** DATA FOR PROCESSING follows **
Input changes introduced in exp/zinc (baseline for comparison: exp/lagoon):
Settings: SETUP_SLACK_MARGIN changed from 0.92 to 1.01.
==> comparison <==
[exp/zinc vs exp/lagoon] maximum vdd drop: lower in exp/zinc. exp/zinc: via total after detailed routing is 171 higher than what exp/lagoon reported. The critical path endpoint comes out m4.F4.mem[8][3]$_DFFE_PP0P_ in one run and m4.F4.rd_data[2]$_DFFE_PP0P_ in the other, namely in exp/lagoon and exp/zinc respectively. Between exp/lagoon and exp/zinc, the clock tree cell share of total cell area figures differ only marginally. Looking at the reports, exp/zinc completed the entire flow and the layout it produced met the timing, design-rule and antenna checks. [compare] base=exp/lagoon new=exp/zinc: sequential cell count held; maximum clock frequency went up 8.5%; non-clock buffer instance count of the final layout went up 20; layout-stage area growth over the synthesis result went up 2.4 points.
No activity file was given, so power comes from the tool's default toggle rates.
## alpha
==> flow/design.v <==
`timescale 1ns / 1ps
module conv (
input [4:0] stride,
input  conv_enable, 
output reg [18:0] address1 , address2, write_address,
output reg end_reach, full_conv_end, dot_sum_end,
input clk,
input reset,
input [9:0] w1 ,h1,w2,h2,
output reg [9:0] width, height
  );
reg [9:0] H1_index_outer , V1_index_outer ;
reg [5:0]	v1_index_inner , h1_index_inner ;
reg dot_sum_start ;
always @ (posedge clk) begin	 
		if (reset) begin
			H1_index_outer = 0;
			V1_index_outer = 0;
			v1_index_inner = 0;
			h1_index_inner = 0;
			address1 = 0;
			address2 = 0;
			write_address = 0;
			end_reach = 0;
			dot_sum_end = 0;
			dot_sum_start = 1;
			full_conv_end = 0;
			width = 0;
			height = 0;
		end
		else if (conv_enable) begin
				if (dot_sum_start) begin
						v1_index_inner = 0;
						h1_index_inner = 0;
						dot_sum_start = 0;
						dot_sum_end =0;
				end	
				if (!full_conv_end) begin
					address1 = address1 + 2'b01;
					h1_index_inner = h1_index_inner + 2'b01 ;
					if (h1_index_inner == w2) begin			 
						v1_index_inner = v1_index_inner + 1;
						h1_index_inner = 6'b0;								
						address1 = (v1_index_inner + V1_index_outer )* w1 + H1_index_outer;
					end	
					if (v1_index_inner == h2) begin			 
						H1_index_outer = H1_index_outer + stride;
						address1 = V1_index_outer * w1 + H1_index_outer ;
						dot_sum_start = 1;
						dot_sum_end =1;
						v1_index_inner = 6'b0;
					end
					if ((H1_index_outer + w2) > w1	) begin		 
						width = H1_index_outer;
						dot_sum_start = 1;
						V1_index_outer = V1_index_outer + stride;
						H1_index_outer = 10'b0000000000;
						address1 = V1_index_outer * w1;
					end
					if (address1 == h1*w1 ) 		full_conv_end = 1;		 
					if ((address1 + 1) == h1*w1 ) 		height = V1_index_outer + 1;
					address2 = v1_index_inner*w2 + h1_index_inner;
					if (dot_sum_start)	write_address	= write_address + 1;
				end
		end
    end
endmodule
==> inputs of run a <==
==> flow/design.v <==
module PE (
	in_a,
	in_b,
	out_c
);
input	[15:0] in_a;  
input	[15:0] in_b;  
output	[9:0] out_c;
wire    [7:0] psum_l0[3:0];  
wire    [8:0] psum_l1[1:0];
assign psum_l0[0] = in_a[ 3: 0] * in_b[ 3: 0];   
assign psum_l0[1] = in_a[ 7: 4] * in_b[ 7: 4];
assign psum_l0[2] = in_a[11: 8] * in_b[11: 8];
assign psum_l0[3] = in_a[15:12] * in_b[15:12];
assign psum_l1[0] = psum_l0[0] + psum_l0[1];     
assign psum_l1[1] = psum_l0[2] + psum_l0[3];
assign out_c = psum_l1[0] + psum_l1[1];          
endmodule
** End of DATA FOR PROCESSING **
# TASK DIRECTIONS:
The required output is every line above that contains the string "comparison".

# ANSWER SPACE:
Input changes introduced in exp/zinc (baseline for comparison: exp/lagoon):
==> comparison <==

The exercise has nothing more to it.